UBC Faculty Research and Publications

Organizational factors associated with health worker protection during the COVID- 19 pandemic in four provinces of South Africa Zungu, Muzimkhulu; Voyi, Kuku; Mlangeni, Nosimilo; Moodley, Saiendhra Vasudevan; Ramodike, Jonathan; Claassen, Nico; Wilcox, Elizabeth; Thunzi, Nkululeko; Yassi, Annalee; Spiegel, Jerry; Malotle, Molebogeng

Abstract

Background: Health workers, in short supply in many low-and-middle-income countries, are at increased risk of SARS-CoV-2 infection. This study aimed to assess how South Africa, prepared to protect its health workers from SARS-CoV-2 infection. Methods: This was a cross-sectional study design applying participatory action research in four provinces of South Africa. A semi-structured questionnaire and a qualitative observational HealthWISE walkthrough risk assessment was carried out to collect data on occupational safety and health (OSH) systems in 45 hospitals across four provinces to identify factors associated with health worker protection.

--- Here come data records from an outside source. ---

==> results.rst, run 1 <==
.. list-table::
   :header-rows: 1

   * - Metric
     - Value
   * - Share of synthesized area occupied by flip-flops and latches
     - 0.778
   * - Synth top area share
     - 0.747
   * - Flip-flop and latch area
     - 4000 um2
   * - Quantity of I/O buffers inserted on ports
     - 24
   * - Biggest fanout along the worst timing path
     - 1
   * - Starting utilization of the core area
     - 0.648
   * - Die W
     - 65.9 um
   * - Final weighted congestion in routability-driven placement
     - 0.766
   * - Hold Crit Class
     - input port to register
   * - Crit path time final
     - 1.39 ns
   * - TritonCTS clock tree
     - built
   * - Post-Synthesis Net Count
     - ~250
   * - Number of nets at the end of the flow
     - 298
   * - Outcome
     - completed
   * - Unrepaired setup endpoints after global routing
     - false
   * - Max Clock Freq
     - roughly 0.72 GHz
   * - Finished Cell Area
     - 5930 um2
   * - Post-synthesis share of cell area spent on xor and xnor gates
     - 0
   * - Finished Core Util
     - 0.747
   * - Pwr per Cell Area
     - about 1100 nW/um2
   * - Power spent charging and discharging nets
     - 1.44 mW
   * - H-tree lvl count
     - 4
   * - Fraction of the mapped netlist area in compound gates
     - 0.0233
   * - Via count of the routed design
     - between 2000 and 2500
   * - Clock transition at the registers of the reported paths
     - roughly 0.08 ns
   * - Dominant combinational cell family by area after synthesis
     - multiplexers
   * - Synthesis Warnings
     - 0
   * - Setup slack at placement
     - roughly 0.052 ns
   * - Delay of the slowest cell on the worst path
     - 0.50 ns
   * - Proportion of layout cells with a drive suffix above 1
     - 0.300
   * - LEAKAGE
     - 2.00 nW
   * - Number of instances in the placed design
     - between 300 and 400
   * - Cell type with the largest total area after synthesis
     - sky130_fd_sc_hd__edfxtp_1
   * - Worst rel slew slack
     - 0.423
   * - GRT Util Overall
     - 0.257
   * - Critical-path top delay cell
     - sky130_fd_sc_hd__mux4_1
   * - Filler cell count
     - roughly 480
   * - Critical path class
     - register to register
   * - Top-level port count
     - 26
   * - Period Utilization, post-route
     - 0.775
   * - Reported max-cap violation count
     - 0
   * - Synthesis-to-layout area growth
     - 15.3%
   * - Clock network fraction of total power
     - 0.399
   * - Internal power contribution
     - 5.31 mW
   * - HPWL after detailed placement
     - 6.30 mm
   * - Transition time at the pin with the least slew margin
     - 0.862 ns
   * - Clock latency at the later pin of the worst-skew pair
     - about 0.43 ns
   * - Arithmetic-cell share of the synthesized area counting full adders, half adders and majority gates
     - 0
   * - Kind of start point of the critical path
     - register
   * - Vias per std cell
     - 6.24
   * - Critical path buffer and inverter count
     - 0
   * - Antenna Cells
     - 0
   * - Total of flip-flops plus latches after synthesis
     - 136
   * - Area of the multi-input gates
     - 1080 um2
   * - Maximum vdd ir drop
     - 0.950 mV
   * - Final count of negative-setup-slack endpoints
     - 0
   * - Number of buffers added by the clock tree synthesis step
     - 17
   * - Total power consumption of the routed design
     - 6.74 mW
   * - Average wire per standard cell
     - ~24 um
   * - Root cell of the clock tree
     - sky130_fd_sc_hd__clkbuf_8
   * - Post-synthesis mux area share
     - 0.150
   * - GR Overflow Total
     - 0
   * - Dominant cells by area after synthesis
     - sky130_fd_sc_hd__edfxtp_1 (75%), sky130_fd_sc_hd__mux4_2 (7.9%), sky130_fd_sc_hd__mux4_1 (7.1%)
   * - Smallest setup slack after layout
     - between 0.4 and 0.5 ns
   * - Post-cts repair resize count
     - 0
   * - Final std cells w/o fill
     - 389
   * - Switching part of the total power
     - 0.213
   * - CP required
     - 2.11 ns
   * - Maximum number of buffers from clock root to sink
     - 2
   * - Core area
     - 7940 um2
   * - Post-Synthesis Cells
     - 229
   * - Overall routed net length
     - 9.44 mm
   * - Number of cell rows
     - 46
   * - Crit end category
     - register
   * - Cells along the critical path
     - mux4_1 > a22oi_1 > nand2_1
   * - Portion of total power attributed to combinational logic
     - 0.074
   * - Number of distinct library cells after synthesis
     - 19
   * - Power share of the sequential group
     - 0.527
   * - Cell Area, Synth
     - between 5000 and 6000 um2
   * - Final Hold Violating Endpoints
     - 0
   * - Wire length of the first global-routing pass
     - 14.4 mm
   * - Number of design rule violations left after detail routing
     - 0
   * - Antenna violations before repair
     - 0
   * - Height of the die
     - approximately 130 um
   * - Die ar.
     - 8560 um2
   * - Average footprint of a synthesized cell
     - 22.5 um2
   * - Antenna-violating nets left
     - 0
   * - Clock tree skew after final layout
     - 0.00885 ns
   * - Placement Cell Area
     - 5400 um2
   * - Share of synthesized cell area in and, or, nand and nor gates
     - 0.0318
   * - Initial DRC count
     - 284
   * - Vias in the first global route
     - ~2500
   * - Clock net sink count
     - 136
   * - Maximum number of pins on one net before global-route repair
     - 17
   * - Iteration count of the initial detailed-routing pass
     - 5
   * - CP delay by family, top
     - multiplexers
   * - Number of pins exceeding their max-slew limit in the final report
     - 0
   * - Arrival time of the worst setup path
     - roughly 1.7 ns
===== config.mk =====
export PLATFORM = sky130hd
export DESIGN_NAME = tcw_cursor_step
export DESIGN_NICKNAME = d
export VERILOG_FILES = /design/src/design/tcw_pkg.sv /design/src/design/tcw_cursor_step.sv
export SDC_FILE = /design/constraint.sdc
export NUM_CORES = 1
export LEC_CHECK = 0
export ABC_AREA = 1
export BUFFER_PORTS_ARGS = -buffer_cell sky130_fd_sc_hd__buf_4
export CAP_MARGIN = 0
export CORE_ASPECT_RATIO = 0.5
export CORE_UTILIZATION = 48
export DETAILED_ROUTE_END_ITERATION = 10
export PLACE_DENSITY = 0.83
export SETUP_SLACK_MARGIN = 0.1
export SYNTH_ARGS = -nofsm -noshare
export SYNTH_HDL_FRONTEND = slang
export SYNTH_SLANG_ARGS = --single-unit

===== constraint.sdc =====
create_clock -name vclk -period 3.2
set_input_delay 0.64 -clock vclk [all_inputs]
set_output_delay 0.64 -clock vclk [all_outputs]
set_load 0.02 [all_outputs]
## config.mk

```make
export PLATFORM = sky130hd
export DESIGN_NAME = tyrpf_ctrl
export DESIGN_NICKNAME = d
export VERILOG_FILES = /design/src/rtl/tyrpf_pkg.sv /design/src/rtl/tyrpf_ctrl.sv
export VERILOG_INCLUDE_DIRS = /design/src /design/src/rtl
export SDC_FILE = /design/constraint.sdc
export NUM_CORES = 1
export LEC_CHECK = 0
export ABC_AREA = 1
export BUFFER_PORTS_ARGS = -buffer_cell sky130_fd_sc_hd__buf_2
export CAP_MARGIN = 20
export CORE_AREA = 4 4 41 43
export CTS_BUF_LIST = sky130_fd_sc_hd__clkbuf_4
export CTS_CLUSTER_SIZE = 14
export DETAILED_ROUTE_END_ITERATION = 12
export DIE_AREA = 0 0 45 47
export HOLD_SLACK_MARGIN = 0.02
export SYNTH_ARGS = -nofsm -noshare
export SYNTH_HDL_FRONTEND = slang
export SYNTH_SLANG_ARGS = --single-unit
```

## constraint.sdc

```tcl
create_clock -name i_clk -period 1.1 [get_ports i_clk]
set_input_delay 0.055 -clock i_clk [delete_from_list [all_inputs] [get_ports i_clk]]
set_output_delay 0.055 -clock i_clk [all_outputs]
set_load 0.01 [all_outputs]
```

## src/rtl/tiled_yuv_to_rgb_pixel_fetch_defines.svh

```systemverilog
// ============================================================================
// Tiled YUV to RGB pixel fetch - assertion macros
// Shared property wrappers; each expects i_clk and i_rst_n in scope.
// ============================================================================
`ifndef TILED_YUV_TO_RGB_PIXEL_FETCH_DEFINES_SVH
`define TILED_YUV_TO_RGB_PIXEL_FETCH_DEFINES_SVH

// Check a consequence in the same cycle as its cause
`define TYRPF_ASSERT_NOW(label, ante, cons, msg) \
    label: assert property (@(posedge i_clk) disable iff (!i_rst_n) (ante) |-> (cons)) \
        else $error(msg);

// Check a consequence in the cycle after its cause
`define TYRPF_ASSERT_NEXT(label, ante, cons, msg) \
    label: assert property (@(posedge i_clk) disable iff (!i_rst_n) (ante) |=> (cons)) \
        else $error(msg);

// Check a consequence after the delay n from its cause
`define TYRPF_ASSERT_DELAY(label, ante, n, cons, msg) \
    label: assert property (@(posedge i_clk) disable iff (!i_rst_n) (ante) |-> ##n (cons)) \
        else $error(msg);

`endif

```

## src/rtl/tyrpf_pkg.sv

```systemverilog
// ============================================================================
// Tiled YUV to RGB pixel fetch - package
// Word types, command struct and register codes shared by the non-RAM modules.
// ============================================================================
package tyrpf_pkg;

    // Field widths fixed by the interface
    localparam int LOAD_ADDR_W = 20;
    localparam int COORD_W     = 10;
    localparam int BYTE_W      = 8;
    localparam int CFG_DATA_W  = 10;
    localparam int CFG_INDEX_W = 2;

    // Input word kinds
    localparam logic KIND_LOAD    = 1'b0;
    localparam logic KIND_CONVERT = 1'b1;

    // Configuration register indexes
    localparam logic [CFG_INDEX_W-1:0] CFG_FRAME_WIDTH  = 2'd0;
    localparam logic [CFG_INDEX_W-1:0] CFG_FRAME_HEIGHT = 2'd1;
    localparam logic [CFG_INDEX_W-1:0] CFG_RGB_ORDER    = 2'd2;

    // Configuration reset values
    localparam logic [COORD_W-1:0] FRAME_WIDTH_RST  = 10'd720;
    localparam logic [COORD_W-1:0] FRAME_HEIGHT_RST = 10'd576;
    localparam logic               RGB_ORDER_RST    = 1'b1;

    typedef struct packed {
        logic                   kind;
        logic [LOAD_ADDR_W-1:0] load_address;
        logic [BYTE_W-1:0]      load_data;
        logic [COORD_W-1:0]     column;
        logic [COORD_W-1:0]     line;
    } t_in_word;

    typedef struct packed {
        logic [BYTE_W-1:0] first_channel;
        logic [BYTE_W-1:0] green;
        logic [BYTE_W-1:0] last_channel;
        logic              out_of_range;
    } t_out_word;

    // Controller to datapath commands, at most one active per cycle
    typedef struct packed {
        logic capture;   // latch convert coordinate
        logic write;     // store one load byte
        logic addr;      // register tiled addresses
        logic read;      // read luma and chroma pair
        logic load_out;  // load result into output register
    } t_dp_cmd;

endpackage

```

## src/rtl/tyrpf_ctrl.sv

```systemverilog
// ============================================================================
// Tiled YUV to RGB pixel fetch - controller
// Sequences each convert word through address, read and colour stages.
// ============================================================================
`include "tiled_yuv_to_rgb_pixel_fetch_defines.svh"

module tyrpf_ctrl (
    input  logic              i_clk,
    input  logic              i_rst_n,
    input  logic              i_in_valid,
    input  logic              i_in_kind,
    output logic              o_in_stall,
    input  logic              i_out_stall,
    output logic              o_out_valid,
    output tyrpf_pkg::t_dp_cmd o_cmd
);
    import tyrpf_pkg::*;

    typedef enum logic [1:0] {
        S_IDLE,
        S_ADDR,
        S_READ,
        S_CALC
    } t_state;

    t_state r_state;
    logic   r_out_valid;
    logic   w_accept;
    logic   w_out_free;

    // Take a word only between converts
    assign w_accept   = i_in_valid && (r_state == S_IDLE);
    assign w_out_free = !r_out_valid || !i_out_stall;

    // Decode commands from state
    always_comb begin
        o_cmd          = '0;
        o_cmd.capture  = w_accept && (i_in_kind == KIND_CONVERT);
        o_cmd.write    = w_accept && (i_in_kind == KIND_LOAD);
        o_cmd.addr     = (r_state == S_ADDR);
        o_cmd.read     = (r_state == S_READ);
        o_cmd.load_out = (r_state == S_CALC) && w_out_free;
    end

    // Advance state, track output register occupancy
    always_ff @(posedge i_clk) begin
        if (!i_rst_n) begin
            r_state     <= S_IDLE;
            r_out_valid <= 1'b0;
        end else begin
            if (o_cmd.load_out) begin
                r_out_valid <= 1'b1;
            end else if (r_out_valid && !i_out_stall) begin
                r_out_valid <= 1'b0;
            end
            case (r_state)
                S_IDLE: begin
                    if (o_cmd.capture) begin
                        r_state <= S_ADDR;
                    end
                end
                S_ADDR: begin
                    r_state <= S_READ;
                end
                S_READ: begin
                    r_state <= S_CALC;
                end
                S_CALC: begin
                    if (w_out_free) begin
                        r_state <= S_IDLE;
                    end
                end
                default: begin
                    r_state <= S_IDLE;
                end
            endcase
        end
    end

    assign o_in_stall  = (r_state != S_IDLE);
    assign o_out_valid = r_out_valid;

    // Checks on sequencing
    `TYRPF_ASSERT_NOW(a_cmd_onehot, 1'b1, $onehot0(o_cmd), "more than one datapath command")
    `TYRPF_ASSERT_DELAY(a_convert_reaches_calc, o_cmd.capture, 3, r_state == S_CALC, "convert did not reach colour stage")
    `TYRPF_ASSERT_NEXT(a_result_published, o_cmd.load_out, r_out_valid && (r_state == S_IDLE), "result not published")

endmodule

```

# ---- Yosys cells after proc, flatten, opt, wreduce, memory -nomap -nowiden
# Index checks and enable logic that the tools add are counted.
dict set report op_classes {
  addsub 0
  multipliers 0
  div_mod_pow 0
  n_lt_le_gt_ge 0
  eq_ne 5
  shifts 0
  n_mux 5
  n_bitwise 1
  n_reduce_logical 12
}
# operator count
set op_table {}
lappend op_table {{2-bit case mux with 4 select lines} 1}
lappend op_table {{1-bit logical AND} 5}
lappend op_table {{2-bit equality test (second input constant)} 2}
lappend op_table {{2-bit two-way mux} 2}
lappend op_table {{2-bit inequality test (second input constant)} 2}
lappend op_table {{2-bit nonzero test} 2}
lappend op_table {{2-bit by 1-bit equality test with 1-bit output (second input constant)} 1}
lappend op_table {{1-bit zero test} 2}
lappend op_table {{2-bit zero test} 1}
lappend op_table {{1-bit two-way mux} 2}
lappend op_table {{2-bit AND reduction} 1}
lappend op_table {{1-bit logical OR} 1}
lappend op_table {{1-bit NOT} 1}
dict set report word_totals {
  register_bits 3
  latchBits 0
  mem_bits_rw 0
  mem_bits_ro 0
  inputBits 5
  output_inout_bits 7
  elab_cells 25
  memories 0
}

# ---- Depth between registers and ports, before layout
# Gate-level depths: netlist (run 1).
dict set report logic_depth {
  word_depth 5
  depth_mapped 7
  ltp_nobuf 7
}

# ---- Least setup slack after synthesis (run 1)
# Ideal clock, no wire load.
dict set report synth_path {
  kind {reg-to-reg}
  from {register r_state[0]}
  to {register r_state[0]}
  setup_time_ns 0.113
  arrival_time_ns 0.949
  t_required_ns 0.987
  setup_slack_ns 0.038
  stages_incl_launch_ff 8
  path_buffers 0
  period_less_slack_ns 1.062
  path_cell_list {dfxtp_1 -> inv_1 -> ha_1 -> inv_2 -> a21oi_2 -> nor2_2 -> nor2_1 -> nor2_1}
}
dict set report synth_between {
  elab_chain_len 5
  elab_cells_between_ends 10
  classes_between {5 x eq/ne; 1 x mux; 4 x reduce/logical}
}
# element line
set synth_lines {}
lappend synth_lines {{start: declaration} tyrpf_ctrl.sv:26} ;# t_state r_state;
lappend synth_lines {{start signal: assignment} tyrpf_ctrl.sv:48} ;# r_state <= S_IDLE;
lappend synth_lines {{start signal: assignment} tyrpf_ctrl.sv:59} ;# r_state <= S_ADDR;
lappend synth_lines {{start signal: assignment} tyrpf_ctrl.sv:63} ;# r_state <= S_READ;
lappend synth_lines {{2-bit zero test} {tyrpf_ctrl.sv:32, tyrpf_ctrl.sv:56}}
lappend synth_lines {{1-bit logical AND} tyrpf_ctrl.sv:32} ;# assign w_accept = i_in_valid && (r_state == S_IDLE);
lappend synth_lines {{1-bit logical AND} tyrpf_ctrl.sv:38} ;# o_cmd.capture = w_accept && (i_in_kind == KIND_CONVERT);
lappend synth_lines {{2-bit inequality test (no line)} n/a}
lappend synth_lines {{2-bit AND reduction (no line)} n/a}
# Several ways; a longest one is shown, not always the timed one.
# A chain may end at the register's enable or synchronous reset.

==> implementation parameters, run 1 <==
Parameter                              Value

CTS
  Clock-pin slew on the worst setup and hold paths    0.04 ns
  Clock latency on the worst-skew pair    0.23 ns
  Deepest level of the CTS H-tree    1
  CTS tree    built
  Maximum buffer depth of the clock tree    2
  Clock tree root driver cell    sky130_fd_sc_hd__clkbuf_4
  Count of hold-fix buffers inserted at cts    0
  # clock sinks    3
  TritonCTS Buffers    3
  Number of setup buffers added after CTS    0

Logic synthesis
  Top cell type by total area after synthesis    sky130_fd_sc_hd__ha_1
  Main area contributors after synthesis    sky130_fd_sc_hd__ha_1, sky130_fd_sc_hd__dfxtp_1, sky130_fd_sc_hd__inv_1
  Yosys top cell area share    0.258
  Synth cell count leaders    sky130_fd_sc_hd__inv_1, sky130_fd_sc_hd__nor2_1, sky130_fd_sc_hd__ha_1, sky130_fd_sc_hd__nand2_1
  Sequential area share after synthesis    0.247
  Mapped cell area    243 um2
  Net Count, Synth    44
  Distinct cell type count of the synthesized netlist    12
  Share of synthesized registers carrying an async set or reset    0
  Number of standard cells after synthesis    34
  Ys Warns    0
  Synthesized area per cell    7.14 um2
  Number of synthesized flops with an enable pin    0
  Synthesis-stage register bit count    3
  Prevailing post-synth register cell    sky130_fd_sc_hd__dfxtp_1

Critical path
  Ordered list of cells on the worst path    inv_2, ha_4, nand2_1, nor2_1, buf_2
  Combined buffer and inverter count along the critical path    2
  Required time at the worst-slack endpoint    1.04 ns
  Setup CP Type    register to primary output
  Sort of element at the end of the critical path    primary output
  Delay contributed by the slowest stage of the critical path    0.32 ns
  Worst Setup Start Kind    register
  Largest delay contributor family on the critical path    flip-flops
  Data arrival, critical path    1.06 ns
  CP max stage cell    sky130_fd_sc_hd__dfxtp_2
  Largest fanout of any net on the critical path    4
  Register-to-register setup slack    0.07 ns

Routing
  Wire length per cell    7.67 um
  Number of detailed-routing iterations run before antenna repair    2
  Antenna Nets Post-Route    0
  Total DRC errors in the routed layout    0
  Via count    259
  DRC violation total after the first TritonRoute iteration    2
  Total length of routed wires    514 um
  Post-detailed-route via-to-cell ratio    3.87

Floorplan
  Floorplan die width    45 um
  Placeable Area    1300 um2
  Site row count    13
  Starting density of the core    0.187
  Overall die height    47 um
  IO Pins    12
  Total die area    2120 um2

Power
  Power density relative to cell area    2640 nW/um2
  Leak pwr    0.225 nW
  Final Power    1.08 mW
  Peak ir drop on the vdd network    865 uV

Run
  Max-cap violations    0

Finish
  # diodes    0
  Area growth from synthesis to layout    68.0%
  Final design area excluding fillers    408 um2
  Fraction of layout cells with a size suffix above 1    0.558
  Number of nets in the finished design    63

Timing
  Slew HR    0.909
  Period minus WS final    1.11 ns
  Final Slew Violations    0
  Clock Skews    0.000390 ns
  # setup viols final    1
  Number of hold violations in the final report    0
  Setup repair after global routing missed its margin    yes
  Worst setup slack after layout    -0.0113 ns
  Highest attainable clock frequency    0.900 GHz
  Worst-Margin Slew    0.136 ns
  Worst hold slack    0.0706 ns
  Period utilization    1.01

Min path
  Worst Hold Class    primary input to register

Place
  Sum of net half-perimeters after detailed placement    428 um
  Worst setup slack after placement    -0.0249 ns
  Quantity of I/O buffers inserted on ports    11
  Global placer's final weighted congestion    0.684
  Placement-stage cell area    339 um2

Global route
  GRT Residual Overflow    0
  Overall Global Routing Usage    0.0576
  Initial antenna violation count    0
  Global-route wire length before repair    841 um
  Largest net degree at the start of global routing    5
  Number of global-route vias before repair    238

Outcome
  Violated checks    setup timing
  Outcome    complete, but fails checks
[path summary, 6_finish.rpt]
check | startpoint | to | cells after the start
max | r_state[0] | o_cmd[3] | 5
max reg2reg | r_state[0] | r_state[0] | 7
min reg2reg | o_out_valid | o_out_valid | 2
min | i_rst_n | r_state[1] | 3
[repair_timing]
item                       4_1_cts  5_1_grt
gates resized for setup          8        2
setup endpoints to repair        7        6
pin swaps                        1        2
[kinds of logic after synthesis]
group	count (synthesis)	share of synthesized area
compound gates	3	0.0876
fa+ha+maj	5	0.258
flops	3	0.247
simple gates	16	0.299
buf+inv	7	0.108
[cell type report]
type	instances	area, um2
Clock buffer	4	30.0
Fill cell	156	893
Multi-Input combinational cell	24	186
Inverter	7	26.3
Timing Repair Buffer	14	83.8
Sequential cell	3	62.6
Tap cell	15	18.8
[registers in the layout (all words and copies together), names as in the netlist]
| name | count |
|---|---|
| o_out_valid | 1 |
| r_state | 2 |
[per-stage QoR]
stage	setup TNS, ns	utilization	cells
2_1_floorplan	0	-	34
3_3_place_gp	-0.0317	0.261	63
3_5_place_dp	-0.0454	0.261	63
4_1_cts	-0.0155	0.301	67
5_1_grt	-0.255	0.313	67
6_report	-0.0113	0.313	67
[metal layers]
metal / vias to the layer above / global-route usage / share of wire
li1: 139 / - / -
met1: 114 / 0.0498 / 0.38
met2: 6 / 0.102 / 0.53
met3: 0 / 0.0345 / 0.082
met4: 0 / 0.0351 / 0
met5: - / 0 / 0
[tightest hold or removal path, cell delays in order]
cell and delay (ns):
sky130_fd_sc_hd__buf_2 0.11, sky130_fd_sc_hd__nand2_1 0.06, sky130_fd_sc_hd__nor2_1 0.03
[power by group]
group,total [mW],switching [mW],internal [mW]
Clock,0.212,0.0518,0.160
Sequential,0.196,0.0372,0.158
Combinational,0.669,0.343,0.326
[placed cells by master (no fill, tap or decap)]
master	Yosys	final
sky130_fd_sc_hd__dfxtp_1	3	1
sky130_fd_sc_hd__inv_1	6	4
sky130_fd_sc_hd__nor2_1	6	6
sky130_fd_sc_hd__buf_2	0	10
sky130_fd_sc_hd__inv_2	1	3
sky130_fd_sc_hd__buf_4	0	3
sky130_fd_sc_hd__a21boi_0	1	1
sky130_fd_sc_hd__buf_6	0	1
sky130_fd_sc_hd__clkbuf_4	0	4
sky130_fd_sc_hd__a21oi_1	1	1
sky130_fd_sc_hd__nor2_2	1	1
sky130_fd_sc_hd__dfxtp_2	0	2
sky130_fd_sc_hd__ha_4	0	2
sky130_fd_sc_hd__nand3_2	1	2
sky130_fd_sc_hd__nand3_1	3	2
sky130_fd_sc_hd__ha_1	5	3
sky130_fd_sc_hd__nand2_1	5	5
sky130_fd_sc_hd__a21oi_2	1	1
Note: power is estimated with default switching activity, not from simulation.
==> run 2: changes to the inputs <==
--- a/config.mk
+++ b/config.mk
@@ -15,6 +15,7 @@
 export DETAILED_ROUTE_END_ITERATION = 12
 export DIE_AREA = 0 0 45 47
 export HOLD_SLACK_MARGIN = 0.02
+export SKIP_LAST_GASP = 1
 export SYNTH_ARGS = -nofsm -noshare
 export SYNTH_HDL_FRONTEND = slang
 export SYNTH_SLANG_ARGS = --single-unit
==> run 2 against run 1 <==
  * The run still ends with setup timing left
  * Combinational power is essentially flat
  * Via count unchanged
  * Critical endpoint unchanged
  * Non-clock buffer count did not move
  * Flip-flop and latch count unchanged
  * Cell area unchanged
  * Clock skew stayed put
  * Die area did not move
  * Count of clock-buffer cells in the layout unchanged
  * Setup slack stayed put
  * Clock power about the same
==> implementation parameters, run 2 (same netlist as run 1, synthesis figures left out) <==
Parameter                              Value

Outcome
  Outcome    complete, but fails checks
  Violated checks    setup timing

Place
  Global placer's final weighted congestion    0.684
  Quantity of I/O buffers inserted on ports    11
  Sum of net half-perimeters after detailed placement    428 um
  Placed cell count    63
  Placement-stage cell area    339 um2

Floorplan
  Placeable Area    1300 um2
  Starting density of the core    0.187
  Floorplan die width    45 um
  IO Pins    12
  Site row count    13
  Overall die height    47 um
  Total die area    2120 um2

CTS
  CTS tree    built
  Clock latency on the worst-skew pair    0.23 ns
  # clock sinks    3
  Deepest level of the CTS H-tree    1
  Count of hold-fix buffers inserted at cts    0
  Clock-pin slew on the worst setup and hold paths    0.04 ns
  TritonCTS Buffers    3
  Maximum buffer depth of the clock tree    2
  Clock tree root driver cell    sky130_fd_sc_hd__clkbuf_4
  Number of setup buffers added after CTS    0

Finish
  Reg with most FFs    r_state
  Area growth from synthesis to layout    68.0%
  Largest register FFs    2
  Number of nets in the finished design    63
  # diodes    0
  Final design area excluding fillers    408 um2
  Fraction of layout cells with a size suffix above 1    0.558
  Most used cells in the layout excluding fill and tap cells    sky130_fd_sc_hd__buf_2, sky130_fd_sc_hd__nor2_1, sky130_fd_sc_hd__nand2_1
  Number of cells in the finished layout apart from fillers    67
  Post-layout utilization of the core    0.313
  Most frequent standard cell in the layout excluding fill and tap cells    sky130_fd_sc_hd__buf_2

Power
  Power density relative to cell area    2640 nW/um2
  Sw Pwr    0.432 mW
  Leak pwr    0.225 nW
  Final Power    1.08 mW
  Clock network fraction of total power    0.197
  Peak ir drop on the vdd network    865 uV
  Combinational share of power    0.621
  Net switching share of the total power    0.401
  Internal portion of total power    0.645 mW
  Register share of total power    0.182

Routing
  Number of detailed-routing iterations run before antenna repair    2
  Total DRC errors in the routed layout    0
  Via count    259
  DRC violation total after the first TritonRoute iteration    2
  Antenna Nets Post-Route    0
  Wire length per cell    7.67 um
  Total length of routed wires    514 um
  Post-detailed-route via-to-cell ratio    3.87

Min path
  Hold Crit Depth    3
  Hold EP    r_state[1]
  Worst hold start    i_rst_n
  Worst Hold Class    primary input to register

Critical path
  Startpoint of the lowest-slack register-to-register path    r_state[0]
  Sort of element at the end of the critical path    primary output
  Worst R2R End    r_state[0]
  Setup CP Type    register to primary output
  Required time at the worst-slack endpoint    1.04 ns
  Largest fanout of any net on the critical path    4
  Data arrival, critical path    1.06 ns
  Worst reg2reg path depth    7
  Worst Setup Start Kind    register
  Register-to-register setup slack    0.07 ns

Global route
  Global-route wire length before repair    841 um
  Number of global-route vias before repair    238
  GRT Residual Overflow    0
  Largest net degree at the start of global routing    5
  Initial antenna violation count    0
  Overall Global Routing Usage    0.0576

Timing
  # setup viols final    1
  Number of hold violations in the final report    0
  Final Slew Violations    0
  Worst setup slack after layout    -0.0113 ns
  Highest attainable clock frequency    0.900 GHz
  Setup repair after global routing missed its margin    yes
  Period utilization    1.01
  Period minus WS final    1.11 ns
  Worst-Margin Slew    0.136 ns
  Sum of negative setup slack    -0.0113 ns
  Slew HR    0.909
  Clock Skews    0.000390 ns

Run
  Max-cap violations    0
==> run 2: cell counts in the layout (fill, tap and decap cells not counted) <==
No cell type changed its count.
==> run 2: worst max-delay path by stage <==
stage	slack [ns]	cells after the start	to	from
after floorplan	0.04	7	r_state[0]	r_state[0]
after global placement	-0.02	7	r_state[1]	r_state[0]
after detailed placement	-0.02	7	r_state[1]	r_state[0]
after CTS	-0.01	5	o_cmd[3]	r_state[1]
after global routing	-0.10	5	o_cmd[3]	r_state[0]
final	-0.01	5	o_cmd[3]	r_state[0]
==> run 2: worst max-delay path: stages, from the launching register on <==
cell and delay, ns:
sky130_fd_sc_hd__dfxtp_2 0.32, sky130_fd_sc_hd__inv_2 0.09, sky130_fd_sc_hd__ha_4 0.16, sky130_fd_sc_hd__nand2_1 0.05
sky130_fd_sc_hd__nor2_1 0.08, sky130_fd_sc_hd__buf_2 0.13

Adapting the International Labour Organization (ILO) and World Health Organization (WHO) HealthWISE tool, we compiled compliance scores through walkthrough surveys. We used logistic regression to analyze the relationship between readiness indicators and the actual implementation of protective measures. Results: We found that health facilities in all four provinces had SARS-CoV-2 plans for the general population but no comprehensive OHS plan for health workers. Provincial Departments of Health (PDoH) varied in how they were organized to respond: Provinces A and D had an OSH SARS-CoV-2 provincial coordinating team and a dedicated budget for occupational health; Province A had an occupational health doctor and nurse; while Province B had an occupational health nurse; Province A and D PDoHs had functional OSH committees; and Province D had conducted some health risk assessments specific to SARS-CoV-2. However, none of the assessed health facilities had an acceptable HealthWISE compliance score (≥ 75%) due to poor ventilation and inadequate administrative control measures. While the supply of personal protective equipment was adequate, it was often not worn properly. Our study found that having an OSH SARS-CoV-2 policy was significantly associated with higher personal protective equipment and ventilation scores. In addition, our analysis showed that hospitals with higher compliance scores had significantly lower infection rates (IRR 0.98; 95% CI: 0.97, 0.98). Conclusions: Despite some initial preparedness, greater effort to protect health workers is still warranted. Low-and middle- income countries may need to pay more attention to OSH systems and consider using tools, such as ILO/ WHO HealthWISE tool, to protect health workers’ health.